Material for this exercise START

**src/rtl/uart_irq_pkg.sv**
```systemverilog
package uart_irq_pkg;
  localparam int NSRC  = 8;
  localparam int CODEW = 6;
  localparam logic [CODEW-1:0] CODE_IDLE = 6'h01;
  localparam int XSC_IDX  = 6;
  localparam int EXT_BASE = 6;

  typedef enum logic {CAUSE_XOFF, CAUSE_SPCH} xsc_cause_t;

  function automatic logic [CODEW-1:0] src_code(input int idx);
    case (idx)
      0: src_code = 6'h06;
      1: src_code = 6'h0C;
      2: src_code = 6'h04;
      3: src_code = 6'h02;
      4: src_code = 6'h00;
      5: src_code = 6'h30;
      6: src_code = 6'h10;
      7: src_code = 6'h20;
      default: src_code = CODE_IDLE;
    endcase
  endfunction
endpackage

```
**src/rtl/uart_irq_gate.sv**
```systemverilog
module uart_irq_gate
  import uart_irq_pkg::*;
#(
  parameter int N  = NSRC,
  parameter int XB = EXT_BASE
) (
  input  logic [N-1:0] raw,
  input  logic [N-1:0] ie,
  input  logic         efr_en,
  output logic [N-1:0] pend
);
  for (genvar i = 0; i < N; i++) begin : g_src
    if (i >= XB) begin : g_ext
      assign pend[i] = raw[i] & ie[i] & efr_en;
    end else begin : g_std
      assign pend[i] = raw[i] & ie[i];
    end
  end
endmodule

```
**src/rtl/uart_irq_prio.sv**
```systemverilog
module uart_irq_prio
  import uart_irq_pkg::*;
#(
  parameter int N = NSRC
) (
  input  logic [N-1:0]       pend,
  output logic [CODEW-1:0]   code
);
  always_comb begin
    code = CODE_IDLE;
    for (int i = N - 1; i >= 0; i--) begin
      if (pend[i]) code = src_code(i);
    end
  end
endmodule

```
**src/rtl/uart_irq_xsc.sv**
```systemverilog
module uart_irq_xsc
  import uart_irq_pkg::*;
(
  input  logic clk,
  input  logic rst,
  input  logic arm,
  input  logic xoff_hit,
  input  logic spch_hit,
  input  logic xon_hit,
  input  logic rd_rep,
  output logic flag
);
  xsc_cause_t cause_q;
  logic       flag_q;

  always_ff @(posedge clk) begin
    if (rst) begin
      flag_q  <= 1'b0;
      cause_q <= CAUSE_XOFF;
    end else if (arm && (xoff_hit || spch_hit)) begin
      flag_q  <= 1'b1;
      cause_q <= xoff_hit ? CAUSE_XOFF : CAUSE_SPCH;
    end else if (flag_q) begin
      if ((cause_q == CAUSE_XOFF && xon_hit) ||
          (cause_q == CAUSE_SPCH && rd_rep))
        flag_q <= 1'b0;
    end
  end

  assign flag = flag_q;
endmodule

```
**src/rtl/uart_irq_ident.sv**
```systemverilog
module uart_irq_ident
  import uart_irq_pkg::*;
#(
  parameter int N = NSRC
) (
  input  logic         clk,
  input  logic         rst,
  input  logic         lsr_err,
  input  logic         rx_tmo,
  input  logic         rx_rdy,
  input  logic         tx_rdy,
  input  logic         msr_chg,
  input  logic         gpio_chg,
  input  logic         flow_chg,
  input  logic         xoff_hit,
  input  logic         spch_hit,
  input  logic         xon_hit,
  input  logic [N-1:0] ie,
  input  logic         efr_en,
  input  logic         fifo_mode,
  input  logic         rd_isr,
  output logic [7:0]   status,
  output logic         irq_n
);
  logic [N-1:0]     raw, pend;
  logic [CODEW-1:0] code;
  logic             xsc_flag, rd_rep;
  logic [7:0]       status_q;
  logic             irq_n_q;

  assign rd_rep = rd_isr && (status_q[CODEW-1:0] == src_code(XSC_IDX));

  uart_irq_xsc u_xsc (
    .clk(clk), .rst(rst), .arm(efr_en & ie[XSC_IDX]),
    .xoff_hit(xoff_hit), .spch_hit(spch_hit), .xon_hit(xon_hit),
    .rd_rep(rd_rep), .flag(xsc_flag)
  );

  assign raw = {flow_chg, xsc_flag, gpio_chg, msr_chg,
                tx_rdy, rx_rdy, rx_tmo, lsr_err};

  uart_irq_gate #(.N(N)) u_gate (
    .raw(raw), .ie(ie), .efr_en(efr_en), .pend(pend)
  );

  uart_irq_prio #(.N(N)) u_prio (.pend(pend), .code(code));

  always_ff @(posedge clk) begin
    if (rst) begin
      status_q <= {2'b00, CODE_IDLE};
      irq_n_q  <= 1'b1;
    end else begin
      status_q <= {{2{fifo_mode}}, code};
      irq_n_q  <= (code != CODE_IDLE) ? 1'b0 : 1'b1;
    end
  end

  assign status = status_q;
  assign irq_n  = irq_n_q;
endmodule

```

Material for this exercise END

Your task - Set down each entry again, exactly as written.

Solution to this exercise -
**src/rtl/uart_irq_pkg.sv**
```systemverilog
package uart_irq_pkg;
  localparam int NSRC  = 8;
  localparam int CODEW = 6;
  localparam logic [CODEW-1:0] CODE_IDLE = 6'h01;
  localparam int XSC_IDX  = 6;
  localparam int EXT_BASE = 6;

  typedef enum logic {CAUSE_XOFF, CAUSE_SPCH} xsc_cause_t;

  function automatic logic [CODEW-1:0] src_code(input int idx);
    case (idx)
      0: src_code = 6'h06;
      1: src_code = 6'h0C;
      2: src_code = 6'h04;
      3: src_code = 6'h02;
      4: src_code = 6'h00;
      5: src_code = 6'h30;
      6: src_code = 6'h10;
      7: src_code = 6'h20;
      default: src_code = CODE_IDLE;
    endcase
  endfunction
endpackage

```
**src/rtl/uart_irq_gate.sv**
```systemverilog
module uart_irq_gate
  import uart_irq_pkg::*;
#(
  parameter int N  = NSRC,
  parameter int XB = EXT_BASE
) (
  input  logic [N-1:0] raw,
  input  logic [N-1:0] ie,
  input  logic         efr_en,
  output logic [N-1:0] pend
);
  for (genvar i = 0; i < N; i++) begin : g_src
    if (i >= XB) begin : g_ext
      assign pend[i] = raw[i] & ie[i] & efr_en;
    end else begin : g_std
      assign pend[i] = raw[i] & ie[i];
    end
  end
endmodule

```
**src/rtl/uart_irq_prio.sv**
```systemverilog
module uart_irq_prio
  import uart_irq_pkg::*;
#(
  parameter int N = NSRC
) (
  input  logic [N-1:0]       pend,
  output logic [CODEW-1:0]   code
);
  always_comb begin
    code = CODE_IDLE;
    for (int i = N - 1; i >= 0; i--) begin
      if (pend[i]) code = src_code(i);
    end
  end
endmodule

```
**src/rtl/uart_irq_xsc.sv**
```systemverilog
module uart_irq_xsc
  import uart_irq_pkg::*;
(
  input  logic clk,
  input  logic rst,
  input  logic arm,
  input  logic xoff_hit,
  input  logic spch_hit,
  input  logic xon_hit,
  input  logic rd_rep,
  output logic flag
);
  xsc_cause_t cause_q;
  logic       flag_q;

  always_ff @(posedge clk) begin
    if (rst) begin
      flag_q  <= 1'b0;
      cause_q <= CAUSE_XOFF;
    end else if (arm && (xoff_hit || spch_hit)) begin
      flag_q  <= 1'b1;
      cause_q <= xoff_hit ? CAUSE_XOFF : CAUSE_SPCH;
    end else if (flag_q) begin
      if ((cause_q == CAUSE_XOFF && xon_hit) ||
          (cause_q == CAUSE_SPCH && rd_rep))
        flag_q <= 1'b0;
    end
  end

  assign flag = flag_q;
endmodule

```
**src/rtl/uart_irq_ident.sv**
```systemverilog
module uart_irq_ident
  import uart_irq_pkg::*;
#(
  parameter int N = NSRC
) (
  input  logic         clk,
  input  logic         rst,
  input  logic         lsr_err,
  input  logic         rx_tmo,
  input  logic         rx_rdy,
  input  logic         tx_rdy,
  input  logic         msr_chg,
  input  logic         gpio_chg,
  input  logic         flow_chg,
  input  logic         xoff_hit,
  input  logic         spch_hit,
  input  logic         xon_hit,
  input  logic [N-1:0] ie,
  input  logic         efr_en,
  input  logic         fifo_mode,
  input  logic         rd_isr,
  output logic [7:0]   status,
  output logic         irq_n
);
  logic [N-1:0]     raw, pend;
  logic [CODEW-1:0] code;
  logic             xsc_flag, rd_rep;
  logic [7:0]       status_q;
  logic             irq_n_q;

  assign rd_rep = rd_isr && (status_q[CODEW-1:0] == src_code(XSC_IDX));

  uart_irq_xsc u_xsc (
    .clk(clk), .rst(rst), .arm(efr_en & ie[XSC_IDX]),
    .xoff_hit(xoff_hit), .spch_hit(spch_hit), .xon_hit(xon_hit),
    .rd_rep(rd_rep), .flag(xsc_flag)
  );

  assign raw = {flow_chg, xsc_flag, gpio_chg, msr_chg,
                tx_rdy, rx_rdy, rx_tmo, lsr_err};

  uart_irq_gate #(.N(N)) u_gate (
    .raw(raw), .ie(ie), .efr_en(efr_en), .pend(pend)
  );

  uart_irq_prio #(.N(N)) u_prio (.pend(pend), .code(code));

  always_ff @(posedge clk) begin
    if (rst) begin
      status_q <= {2'b00, CODE_IDLE};
      irq_n_q  <= 1'b1;
    end else begin
      status_q <= {{2{fifo_mode}}, code};
      irq_n_q  <= (code != CODE_IDLE) ? 1'b0 : 1'b1;
    end
  end

  assign status = status_q;
  assign irq_n  = irq_n_q;
endmodule

```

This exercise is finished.